Oracle OpenWorld 2009

2009年11月11日(水)鳥越 武史(IT Leaders編集部)

2009年10月11〜15日、米オラクルは年次イベント「Oracle OpenWorld 2009」をサンフランシスコで開催した。初日の基調講演には、同社CEO(最高経営責任者)のラリー・エリソン氏と、買収に合意した米サン・マイクロシステムズの会長兼共同設立者スコット・マクニーリ氏が登壇するとあって、会場のモスコーンセンターは朝から熱気に包まれた。

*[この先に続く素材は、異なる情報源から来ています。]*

Background: an optimization exercise with open tools, aiming at small area, a short achievable clock period and few clock cycles per item. Do not read the settings as production practice. Only simulation tests tie the RTL to the original design; equivalence was not proved. Power figures rest on the tool's default switching activity, not on a simulated workload.

Setup of run a:
==> flow/design.v <==
module se_list_unit (
    input             clk,
    input             rst,
    input             start,
    input      [4:0]  cfg_m,
    output            idle,
    input             in_valid,
    output            in_ready,
    input      [31:0] in_score,
    input      [63:0] in_id,
    input             in_last,
    output            out_valid,
    input             out_ready,
    output     [31:0] out_key,
    output     [63:0] out_id,
    output            out_last,
    output            rec_valid,
    output     [4:0]  rec_count,
    output     [31:0] rec_scored,
    output     [31:0] rec_nan,
    output     [31:0] rec_dup,
    output     [31:0] rec_tail,
    output     [31:0] rec_max_key,
    output     [31:0] rec_edge_key,
    output     [31:0] rec_edge_ties
);
    localparam M = 8;
    integer i;
    reg         idle_r, in_ready_r, out_valid_r, out_last_r, rec_valid_r;
    reg         flush;       
    reg         pend;        
    reg  [3:0]  left;        
    reg         start_q;
    reg  [4:0]  cfg_q;
    reg  [M-1:0] mark;       
    reg  [M-1:0] vld;        
    reg  [3:0]  cnt;
    reg  [31:0] keys [0:M-1];
    reg  [63:0] ids  [0:M-1];
    reg  [31:0] scored, nan_cnt, dup_cnt, tail_cnt, max_key, edge_key, edge_ties;
    reg         a_v, a_last, a_nan;
    reg  [31:0] a_key;
    reg  [63:0] a_id;
    wire        s_nan = (in_score[30:23] == 8'hFF) && (in_score[22:0] != 23'd0);
    wire        s_mz  = (in_score == 32'h8000_0000);
    wire [31:0] s_key = in_score[31] ? (s_mz ? 32'h8000_0000 : ~in_score)
                                     : (in_score | 32'h8000_0000);
    always @(posedge clk) begin
        a_v     <= in_valid && in_ready_r && !rst;
        a_last  <= in_last;
        a_nan   <= s_nan;
        a_key   <= s_key;
        a_id    <= in_id;
        start_q <= start && idle_r && !rst;
        cfg_q   <= cfg_m;
    end
    reg         b_v, b_last, b_nan;
    reg  [31:0] b_key;
    reg  [63:0] b_id;
    reg  [M-1:0] b_gt;       
    reg  [M-1:0] b_eq;       
    function automatic [1:0] cmp(input [31:0] ka, input [63:0] ia,
                                 input [31:0] kb, input [63:0] ib);
        reg [127:0] g, e;
        reg         ideq;
        integer l, n;
        begin
            g = {32'd0, ka & ~kb, ib & ~ia};
            e = {{32{1'b1}}, ~(ka ^ kb), ~(ib ^ ia)};
            ideq = 1'b0;
            for (l = 64; l >= 1; l = l / 2) begin
                for (n = 0; n < l; n = n + 1) begin
                    g[n] = g[2*n+1] | (e[2*n+1] & g[2*n]);
                    e[n] = e[2*n+1] & e[2*n];
                end
                if (l == 2) ideq = e[0];
            end
            cmp = {g[0], ideq};
        end
    endfunction
    reg  [M-1:0] x_gt, x_eq;
    always @* begin
        for (i = 0; i < M; i = i + 1) begin
            {x_gt[i], x_eq[i]} = cmp(a_key, a_id, keys[i], ids[i]);
        end
    end
    wire y_gt, y_eq;
    assign {y_gt, y_eq} = cmp(a_key, a_id, b_key, b_id);
    wire [M-1:0] above  = ~mark & (~vld | b_gt);   
    wire [M-1:0] id_hit = vld & b_eq;
    reg  [M-1:0] hit_ge;                           
    always @* begin
        hit_ge[M-1] = id_hit[M-1];
        for (i = M - 2; i >= 0; i = i - 1)
            hit_ge[i] = hit_ge[i+1] | id_hit[i];
    end
    wire is_dup    = |id_hit;
    wire dup_upd   = |(id_hit & b_gt);
    wire full      = vld[M-1];
    wire [M-1:0] above_p = {above[M-2:0], 1'b0};    
    wire b_ok    = b_v && !b_nan;
    wire do_new  = b_ok && !is_dup;
    wire ins_new = do_new && (!full || above[M-1]);
    wire do_ins  = ins_new || (b_ok && dup_upd);
    wire to_tail = do_new && full;
    wire grow    = do_new && !full;
    wire [M-1:0] ins_here = {M{do_ins}} & above & ~above_p;
    wire [M-1:0] shift    = {M{do_ins}} & above_p & ({M{!is_dup}} | hit_ge);
    wire readout = out_valid_r && out_ready;
    wire up_mode = out_valid_r || flush;    
    wire        low_is_c = ins_here[M-1];
    wire        low_chg  = ins_here[M-1] | shift[M-1];
    wire        fills    = grow && (vld[M-2] || mark[M-2]);
    wire [31:0] nlow     = low_is_c ? b_key : keys[M-2];
    wire        c_eq_low = (b_key == keys[M-1]);
    wire        nlow_eq  = low_is_c ? c_eq_low : (keys[M-2] == keys[M-1]);
    always @(posedge clk) begin
        b_v    <= a_v && !rst;
        b_last <= a_last;
        b_nan  <= a_nan;
        b_key  <= a_key;
        b_id   <= a_id;
        for (i = 0; i < M; i = i + 1) begin
            if (ins_here[i]) begin
                b_gt[i] <= y_gt;
                b_eq[i] <= y_eq;
            end else if (shift[i] && i > 0) begin
                b_gt[i] <= x_gt[i-1];
                b_eq[i] <= x_eq[i-1];
            end else begin
                b_gt[i] <= x_gt[i];
                b_eq[i] <= x_eq[i];
            end
        end
    end
    wire fin = b_v && b_last;
    assign idle          = idle_r;
    assign in_ready      = in_ready_r;
    assign out_valid     = out_valid_r;
    assign out_last      = out_last_r;
    assign out_key       = keys[0];
    assign out_id        = ids[0];
    assign rec_valid     = rec_valid_r;
    assign rec_count     = {1'b0, cnt};
    assign rec_scored    = scored;
    assign rec_nan       = nan_cnt;
    assign rec_dup       = dup_cnt;
    assign rec_tail      = tail_cnt;
    assign rec_max_key   = max_key;
    assign rec_edge_key  = edge_key;
    assign rec_edge_ties = edge_ties;
    wire [3:0]   ncnt = cnt + {3'd0, grow};
    wire [M-1:0] nvld = grow ? (vld | ({vld[M-2:0] | mark[M-2:0], 1'b1} & ~mark)) : vld;
    always @(posedge clk) begin
        if (rst) begin
            idle_r      <= 1'b1;
            in_ready_r  <= 1'b0;
            out_valid_r <= 1'b0;
            out_last_r  <= 1'b0;
            rec_valid_r <= 1'b0;
            flush       <= 1'b0;
            pend        <= 1'b0;
        end else begin
            pend <= readout && !out_last_r;
            if (start && idle_r) begin
                idle_r      <= 1'b0;
                in_ready_r  <= 1'b1;
                rec_valid_r <= 1'b0;
                out_valid_r <= 1'b0;
            end else begin
                if (in_valid && in_ready_r && in_last)
                    in_ready_r <= 1'b0;
                if (fin) begin
                    rec_valid_r <= 1'b1;
                    if (mark[0] && nvld != {M{1'b0}}) begin
                        flush <= 1'b1;
                    end else begin
                        out_valid_r <= (ncnt != 4'd0);
                        out_last_r  <= (ncnt == 4'd1);
                        idle_r      <= (ncnt == 4'd0);
                        left        <= ncnt - 4'd1;
                    end
                end else if (flush) begin
                    if (!mark[1]) begin
                        flush       <= 1'b0;
                        out_valid_r <= 1'b1;
                        out_last_r  <= (cnt == 4'd1);
                        left        <= cnt - 4'd1;
                    end
                end else if (readout) begin
                    if (out_last_r) begin
                        out_valid_r <= 1'b0;
                        idle_r      <= 1'b1;
                    end else begin
                        out_last_r  <= (left == 4'd1);
                        left        <= left - 4'd1;
                    end
                end
            end
        end
    end
    always @(posedge clk) begin
        if (start_q) begin
            vld  <= {M{1'b0}};
            cnt  <= 4'd0;
            for (i = 0; i < M; i = i + 1)
                mark[i] <= (i < M - {1'b0, cfg_q[2:0]}) && (cfg_q[2:0] != 3'd0);
        end else if (flush) begin
            vld  <= {1'b0, vld[M-1:1]};
            mark <= {1'b0, mark[M-1:1]};
        end else begin
            vld <= nvld;
            if (grow) cnt <= cnt + 4'd1;
        end
        if (readout || flush || ins_here[0]) begin
            if (up_mode) begin
                keys[0] <= pend ? keys[2] : keys[1];
                ids[0]  <= pend ? ids[2]  : ids[1];
            end else begin
                keys[0] <= b_key;
                ids[0]  <= b_id;
            end
        end
        for (i = 1; i < M; i = i + 1) begin
            if (flush || pend || ins_here[i] || shift[i]) begin
                if (up_mode) begin
                    keys[i] <= (i < M - 1) ? keys[(i + 1) % M] : keys[i];
                    ids[i]  <= (i < M - 1) ? ids[(i + 1) % M]  : ids[i];
                end else if (ins_here[i]) begin
                    keys[i] <= b_key;
                    ids[i]  <= b_id;
                end else begin
                    keys[i] <= keys[(i + M - 1) % M];
                    ids[i]  <= ids[(i + M - 1) % M];
                end
            end
        end
    end
    always @(posedge clk) begin
        if (start_q) begin
            scored    <= 32'd0;
            nan_cnt   <= 32'd0;
            dup_cnt   <= 32'd0;
            tail_cnt  <= 32'd0;
            max_key   <= 32'd0;
            edge_key  <= 32'd0;
            edge_ties <= 32'd0;
        end else begin
            if (b_v && b_nan && nan_cnt != 32'hFFFF_FFFF)
                nan_cnt <= nan_cnt + 32'd1;
            if (b_ok && is_dup)
                dup_cnt <= dup_cnt + 32'd1;
            if (do_new) begin
                scored <= scored + 32'd1;
                if (b_key > max_key)
                    max_key <= b_key;
            end
            if (to_tail)
                tail_cnt <= tail_cnt + 32'd1;
            if (fills || (full && do_ins && low_chg && !nlow_eq)) begin
                edge_key  <= nlow;
                edge_ties <= 32'd0;
            end else if (to_tail && (low_chg || c_eq_low)) begin
                edge_ties <= edge_ties + 32'd1;
            end
        end
    end
endmodule
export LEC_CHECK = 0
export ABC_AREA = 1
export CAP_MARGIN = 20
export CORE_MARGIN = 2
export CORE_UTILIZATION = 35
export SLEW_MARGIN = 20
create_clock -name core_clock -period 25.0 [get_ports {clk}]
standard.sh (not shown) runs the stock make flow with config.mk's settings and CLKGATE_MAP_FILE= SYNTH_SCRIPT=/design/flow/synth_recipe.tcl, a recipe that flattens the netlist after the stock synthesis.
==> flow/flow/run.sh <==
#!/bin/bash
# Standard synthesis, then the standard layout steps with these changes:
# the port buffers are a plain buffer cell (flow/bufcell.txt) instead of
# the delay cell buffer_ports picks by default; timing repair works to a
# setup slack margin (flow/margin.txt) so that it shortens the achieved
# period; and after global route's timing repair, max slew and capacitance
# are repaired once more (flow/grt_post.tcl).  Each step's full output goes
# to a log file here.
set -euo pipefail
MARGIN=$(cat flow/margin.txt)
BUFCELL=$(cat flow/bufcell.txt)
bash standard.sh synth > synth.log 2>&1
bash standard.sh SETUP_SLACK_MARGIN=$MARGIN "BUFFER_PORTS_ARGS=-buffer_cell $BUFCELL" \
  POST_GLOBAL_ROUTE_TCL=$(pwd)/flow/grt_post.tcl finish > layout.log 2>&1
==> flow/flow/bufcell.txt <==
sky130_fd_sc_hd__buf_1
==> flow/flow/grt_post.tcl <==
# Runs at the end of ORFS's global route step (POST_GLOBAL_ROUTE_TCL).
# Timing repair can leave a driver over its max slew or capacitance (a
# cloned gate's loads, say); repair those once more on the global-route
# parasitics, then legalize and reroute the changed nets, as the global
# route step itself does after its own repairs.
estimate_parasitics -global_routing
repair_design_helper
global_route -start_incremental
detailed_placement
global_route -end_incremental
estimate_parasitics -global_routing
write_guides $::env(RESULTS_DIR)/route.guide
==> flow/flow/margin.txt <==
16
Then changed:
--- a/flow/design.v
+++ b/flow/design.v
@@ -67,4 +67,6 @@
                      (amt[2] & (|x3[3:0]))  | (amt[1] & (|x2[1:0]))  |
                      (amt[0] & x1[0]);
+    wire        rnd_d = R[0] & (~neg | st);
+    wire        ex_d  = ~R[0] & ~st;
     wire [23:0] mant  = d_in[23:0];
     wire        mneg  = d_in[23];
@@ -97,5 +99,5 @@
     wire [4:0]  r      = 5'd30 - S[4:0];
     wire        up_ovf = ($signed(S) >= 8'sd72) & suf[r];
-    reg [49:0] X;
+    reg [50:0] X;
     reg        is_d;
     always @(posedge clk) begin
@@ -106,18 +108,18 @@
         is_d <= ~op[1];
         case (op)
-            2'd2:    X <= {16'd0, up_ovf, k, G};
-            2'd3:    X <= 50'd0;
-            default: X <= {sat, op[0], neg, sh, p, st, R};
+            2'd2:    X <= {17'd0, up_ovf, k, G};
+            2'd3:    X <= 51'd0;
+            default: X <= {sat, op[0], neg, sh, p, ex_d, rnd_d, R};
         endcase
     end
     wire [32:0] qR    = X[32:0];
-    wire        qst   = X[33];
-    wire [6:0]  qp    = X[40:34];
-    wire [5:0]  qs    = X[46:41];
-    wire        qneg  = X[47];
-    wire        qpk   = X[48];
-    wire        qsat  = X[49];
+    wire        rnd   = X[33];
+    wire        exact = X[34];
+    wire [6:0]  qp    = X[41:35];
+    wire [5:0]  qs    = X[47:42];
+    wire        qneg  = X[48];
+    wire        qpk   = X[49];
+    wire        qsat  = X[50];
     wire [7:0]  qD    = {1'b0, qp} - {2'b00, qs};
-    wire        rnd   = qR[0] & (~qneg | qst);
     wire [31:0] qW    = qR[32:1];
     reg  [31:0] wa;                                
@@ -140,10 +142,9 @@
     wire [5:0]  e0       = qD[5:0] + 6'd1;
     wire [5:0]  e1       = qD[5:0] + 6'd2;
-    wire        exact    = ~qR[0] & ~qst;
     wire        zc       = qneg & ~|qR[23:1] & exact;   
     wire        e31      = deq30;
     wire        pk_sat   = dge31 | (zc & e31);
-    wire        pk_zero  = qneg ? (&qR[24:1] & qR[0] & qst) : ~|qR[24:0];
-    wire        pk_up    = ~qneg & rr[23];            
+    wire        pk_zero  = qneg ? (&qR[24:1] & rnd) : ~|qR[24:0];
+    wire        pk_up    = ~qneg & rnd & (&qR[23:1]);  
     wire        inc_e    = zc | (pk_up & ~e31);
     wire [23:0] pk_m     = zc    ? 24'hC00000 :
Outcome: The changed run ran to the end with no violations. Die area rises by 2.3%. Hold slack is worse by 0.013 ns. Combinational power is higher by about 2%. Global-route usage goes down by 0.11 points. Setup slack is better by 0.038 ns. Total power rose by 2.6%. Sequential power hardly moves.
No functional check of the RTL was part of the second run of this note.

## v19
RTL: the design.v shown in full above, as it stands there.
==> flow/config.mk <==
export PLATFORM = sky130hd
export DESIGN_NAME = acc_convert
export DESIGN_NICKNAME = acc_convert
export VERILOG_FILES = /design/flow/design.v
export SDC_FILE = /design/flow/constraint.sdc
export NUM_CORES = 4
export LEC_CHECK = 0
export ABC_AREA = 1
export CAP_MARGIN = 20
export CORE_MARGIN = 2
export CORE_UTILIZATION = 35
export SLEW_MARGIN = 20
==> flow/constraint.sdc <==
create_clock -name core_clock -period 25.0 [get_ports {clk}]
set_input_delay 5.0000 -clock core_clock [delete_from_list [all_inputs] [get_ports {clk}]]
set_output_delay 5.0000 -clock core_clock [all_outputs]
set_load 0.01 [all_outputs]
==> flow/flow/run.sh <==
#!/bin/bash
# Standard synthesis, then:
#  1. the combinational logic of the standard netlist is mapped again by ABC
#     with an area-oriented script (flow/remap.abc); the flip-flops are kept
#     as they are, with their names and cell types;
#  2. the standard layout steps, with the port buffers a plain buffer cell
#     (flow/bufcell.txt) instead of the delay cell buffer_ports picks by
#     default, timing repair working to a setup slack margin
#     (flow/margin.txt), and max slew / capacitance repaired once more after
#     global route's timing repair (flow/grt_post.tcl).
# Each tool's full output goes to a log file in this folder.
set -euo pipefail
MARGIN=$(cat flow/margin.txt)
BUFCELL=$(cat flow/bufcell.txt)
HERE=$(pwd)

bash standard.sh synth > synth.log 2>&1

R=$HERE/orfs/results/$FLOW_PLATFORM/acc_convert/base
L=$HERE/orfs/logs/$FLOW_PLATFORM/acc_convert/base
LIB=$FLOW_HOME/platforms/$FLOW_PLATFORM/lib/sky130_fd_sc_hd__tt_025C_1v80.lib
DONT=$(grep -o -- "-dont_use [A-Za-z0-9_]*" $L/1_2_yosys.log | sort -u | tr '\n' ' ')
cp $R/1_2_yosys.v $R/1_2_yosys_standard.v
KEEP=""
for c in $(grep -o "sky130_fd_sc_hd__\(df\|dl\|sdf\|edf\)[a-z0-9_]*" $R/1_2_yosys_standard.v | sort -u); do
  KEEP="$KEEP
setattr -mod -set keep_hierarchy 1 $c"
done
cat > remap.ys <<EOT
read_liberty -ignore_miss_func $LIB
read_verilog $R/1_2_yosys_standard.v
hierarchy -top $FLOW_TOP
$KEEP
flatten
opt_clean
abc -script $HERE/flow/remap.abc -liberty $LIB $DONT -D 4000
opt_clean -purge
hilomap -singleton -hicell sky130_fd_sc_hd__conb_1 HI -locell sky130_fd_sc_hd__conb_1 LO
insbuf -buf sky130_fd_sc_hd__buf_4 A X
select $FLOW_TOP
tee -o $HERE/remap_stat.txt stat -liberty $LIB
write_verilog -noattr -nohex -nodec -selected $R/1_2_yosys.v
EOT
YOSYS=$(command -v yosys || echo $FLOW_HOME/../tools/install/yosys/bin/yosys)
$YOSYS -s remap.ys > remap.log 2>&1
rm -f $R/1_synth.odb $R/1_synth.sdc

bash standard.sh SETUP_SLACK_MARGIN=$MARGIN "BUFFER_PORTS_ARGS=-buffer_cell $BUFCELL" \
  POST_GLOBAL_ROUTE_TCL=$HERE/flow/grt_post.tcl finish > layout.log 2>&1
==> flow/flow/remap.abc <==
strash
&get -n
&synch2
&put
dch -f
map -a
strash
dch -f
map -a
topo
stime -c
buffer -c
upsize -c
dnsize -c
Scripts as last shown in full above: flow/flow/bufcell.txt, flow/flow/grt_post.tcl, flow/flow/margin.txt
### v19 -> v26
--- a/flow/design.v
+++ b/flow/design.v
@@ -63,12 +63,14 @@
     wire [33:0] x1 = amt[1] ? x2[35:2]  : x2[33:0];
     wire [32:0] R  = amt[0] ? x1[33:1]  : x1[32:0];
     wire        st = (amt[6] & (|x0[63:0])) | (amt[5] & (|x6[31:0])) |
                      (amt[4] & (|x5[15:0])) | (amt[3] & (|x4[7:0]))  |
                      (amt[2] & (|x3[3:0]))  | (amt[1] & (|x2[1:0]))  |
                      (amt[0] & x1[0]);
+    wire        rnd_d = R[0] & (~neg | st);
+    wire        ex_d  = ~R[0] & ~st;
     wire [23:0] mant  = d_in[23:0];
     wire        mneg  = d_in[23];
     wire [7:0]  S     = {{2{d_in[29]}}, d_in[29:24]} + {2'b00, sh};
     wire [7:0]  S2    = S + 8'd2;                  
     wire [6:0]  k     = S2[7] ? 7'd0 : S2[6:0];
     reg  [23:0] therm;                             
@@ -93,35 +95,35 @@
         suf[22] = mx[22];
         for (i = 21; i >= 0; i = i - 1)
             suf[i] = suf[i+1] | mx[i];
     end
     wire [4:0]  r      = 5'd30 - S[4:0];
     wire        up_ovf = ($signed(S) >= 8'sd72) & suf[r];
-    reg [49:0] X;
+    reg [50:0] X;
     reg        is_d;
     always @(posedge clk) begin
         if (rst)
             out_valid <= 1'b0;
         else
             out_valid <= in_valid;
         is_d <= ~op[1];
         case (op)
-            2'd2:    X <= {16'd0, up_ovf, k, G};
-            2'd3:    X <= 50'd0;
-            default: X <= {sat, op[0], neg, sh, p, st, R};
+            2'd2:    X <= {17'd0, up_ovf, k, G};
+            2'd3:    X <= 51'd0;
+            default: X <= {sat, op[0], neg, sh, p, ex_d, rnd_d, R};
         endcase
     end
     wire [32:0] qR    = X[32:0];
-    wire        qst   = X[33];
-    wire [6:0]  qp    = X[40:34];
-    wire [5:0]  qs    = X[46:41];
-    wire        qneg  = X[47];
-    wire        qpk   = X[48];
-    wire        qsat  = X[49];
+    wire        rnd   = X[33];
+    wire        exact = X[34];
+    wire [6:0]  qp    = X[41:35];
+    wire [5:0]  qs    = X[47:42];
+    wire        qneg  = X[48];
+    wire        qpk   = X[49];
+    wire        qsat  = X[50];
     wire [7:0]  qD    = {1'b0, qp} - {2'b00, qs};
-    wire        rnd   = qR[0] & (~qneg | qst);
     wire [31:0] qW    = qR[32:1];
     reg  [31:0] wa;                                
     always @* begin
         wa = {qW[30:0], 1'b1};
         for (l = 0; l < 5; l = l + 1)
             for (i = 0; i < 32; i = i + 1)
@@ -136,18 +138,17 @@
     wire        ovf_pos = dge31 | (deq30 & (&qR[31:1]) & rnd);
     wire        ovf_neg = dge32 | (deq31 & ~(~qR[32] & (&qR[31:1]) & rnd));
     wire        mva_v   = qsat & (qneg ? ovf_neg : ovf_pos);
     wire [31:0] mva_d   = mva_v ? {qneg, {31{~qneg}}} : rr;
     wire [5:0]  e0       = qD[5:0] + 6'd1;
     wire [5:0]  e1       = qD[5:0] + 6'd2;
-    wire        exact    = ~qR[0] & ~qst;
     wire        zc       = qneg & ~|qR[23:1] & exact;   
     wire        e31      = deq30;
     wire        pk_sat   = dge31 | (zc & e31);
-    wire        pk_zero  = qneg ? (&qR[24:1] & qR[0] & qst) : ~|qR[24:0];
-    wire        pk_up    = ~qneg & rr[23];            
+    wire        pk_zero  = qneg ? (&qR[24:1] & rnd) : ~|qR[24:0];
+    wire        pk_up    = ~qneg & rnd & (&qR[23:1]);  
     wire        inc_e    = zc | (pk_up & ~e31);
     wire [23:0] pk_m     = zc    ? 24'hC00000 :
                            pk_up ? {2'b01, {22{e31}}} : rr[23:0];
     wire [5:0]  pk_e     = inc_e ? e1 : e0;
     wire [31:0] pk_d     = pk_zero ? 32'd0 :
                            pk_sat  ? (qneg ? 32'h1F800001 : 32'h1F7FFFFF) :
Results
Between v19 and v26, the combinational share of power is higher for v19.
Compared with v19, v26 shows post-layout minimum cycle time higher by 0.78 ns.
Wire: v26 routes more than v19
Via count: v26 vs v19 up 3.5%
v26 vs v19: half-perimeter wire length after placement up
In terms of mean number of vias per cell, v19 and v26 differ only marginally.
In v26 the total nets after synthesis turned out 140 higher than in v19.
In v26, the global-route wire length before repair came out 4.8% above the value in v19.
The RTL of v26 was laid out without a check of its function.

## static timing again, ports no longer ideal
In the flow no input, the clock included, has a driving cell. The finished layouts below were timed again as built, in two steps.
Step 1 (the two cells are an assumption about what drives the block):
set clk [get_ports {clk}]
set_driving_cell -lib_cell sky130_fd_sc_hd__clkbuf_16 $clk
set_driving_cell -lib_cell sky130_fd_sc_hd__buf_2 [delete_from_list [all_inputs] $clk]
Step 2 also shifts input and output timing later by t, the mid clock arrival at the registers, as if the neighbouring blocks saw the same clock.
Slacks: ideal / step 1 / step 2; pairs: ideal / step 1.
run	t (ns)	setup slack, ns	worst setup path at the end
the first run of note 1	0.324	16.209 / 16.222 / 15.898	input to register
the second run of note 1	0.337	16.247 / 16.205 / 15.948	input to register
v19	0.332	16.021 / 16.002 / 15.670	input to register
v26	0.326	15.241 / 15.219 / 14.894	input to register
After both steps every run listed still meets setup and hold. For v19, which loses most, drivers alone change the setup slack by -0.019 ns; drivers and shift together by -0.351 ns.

基調講演に立つラリー・エリソン氏。IBMへの対抗軸形成を訴えた 基調講演に立つラリー・エリソン氏。IBMへの対抗軸形成を訴えた

米オラクルが毎年開催している総合イベントのOracle OpenWorld(OOW)。今年4月に発表したサン・マイクロシステムズの買収合意を受け、今回のOOW 2009では、エリソン、マクニーリの両氏の発言に会場の注目が集まった。

イベントの初日、基調講演の口火を切ったのは、サンのマクニーリ氏だ。冒頭、サンがこれまでに生み出してきた、「SPARC 」「Soralis」「Java」といった10のキーテクノロジーについて言及。特に、Javaについては「これほど早く広く普及した技術はほかにない」と、その存在感と意義を会場に語気強く訴えた。

後半は、オラクルによる買収後に、サンの製品やテクノロジがどう位置付けられるかという話題を展開。エリソン氏との間で、製品・テクノロジ戦略について緊密に話し合ってきたという同氏は、「ラリーはSPARC やSolaris、MySQL、Javaといった主要な製品・テクノロジは今後も開発を続けると明言している。特にSolarisには、現在よりもより多くの開発資金を注入する意向だ」と明かした。

さらに、サンの首脳陣が詳細を補った。「Javaがオラクルのテクノロジの1つとなることに心配はしていない。オラクルのスタッフはよく調査し、理解しているという印象だ」(サン副社長兼フェローで、Javaの生みの親として知られるジェームス・ゴスリン氏)。「SPARCとSolarisの組み合わせは、SAPやHyperionなど主要なアプリケーションの性能ベンチマークテストで軒並みナンバーワンを獲得している。メモリーアクセス最適化技術やフラッシュメモリーストレージなどの採用が、サンのプラットフォームの優位性をもたらしている」(エグゼクティブバイスプレジデントであるジョン・フォーラー氏)。

MySQLにも投資を増やす

続いて基調講演に立ったのがエリソン氏。今後の存続が注目されるMySQLについて、「MySQLは非常に良い製品。オラクルはこれまでもオープンソースのDBエンジンを開発するinnobaseなどを買収し、投資も増加させてきた。MySQLについても投資を増加させる」と述べると、会場から歓声が沸き起こった。

講演の大半は、IBMへの対抗心をあらわにした内容となった。「サンの買収は、ソフトウェアだけでは限界があると判断したからだ。サンとオラクルの製品・テクノロジを融合することによって、IBMに打ち勝っていくことができる」(エリソン氏)。

具体論として、エリソン氏はDBのパフォーマンスに関するベンチマークテストの結果を話題にした。IBMのDB2を、同社の「Power 595」サーバー75台で稼働させるシステムと、Oracle Database 11gをサンの「SPARC Enterprise T5400」サーバー9台で稼働させるシステムのパフォーマンスを比較。「オラクル-サンの方が、IBMに対して4分の1の電力消費量で26%速い処理速度を達成し、トランザクション処理時間については16分の1となった」(同氏)。このように随所に数字を交えながら、IBM対抗軸としての論拠を熱心に訴える内容に終始した。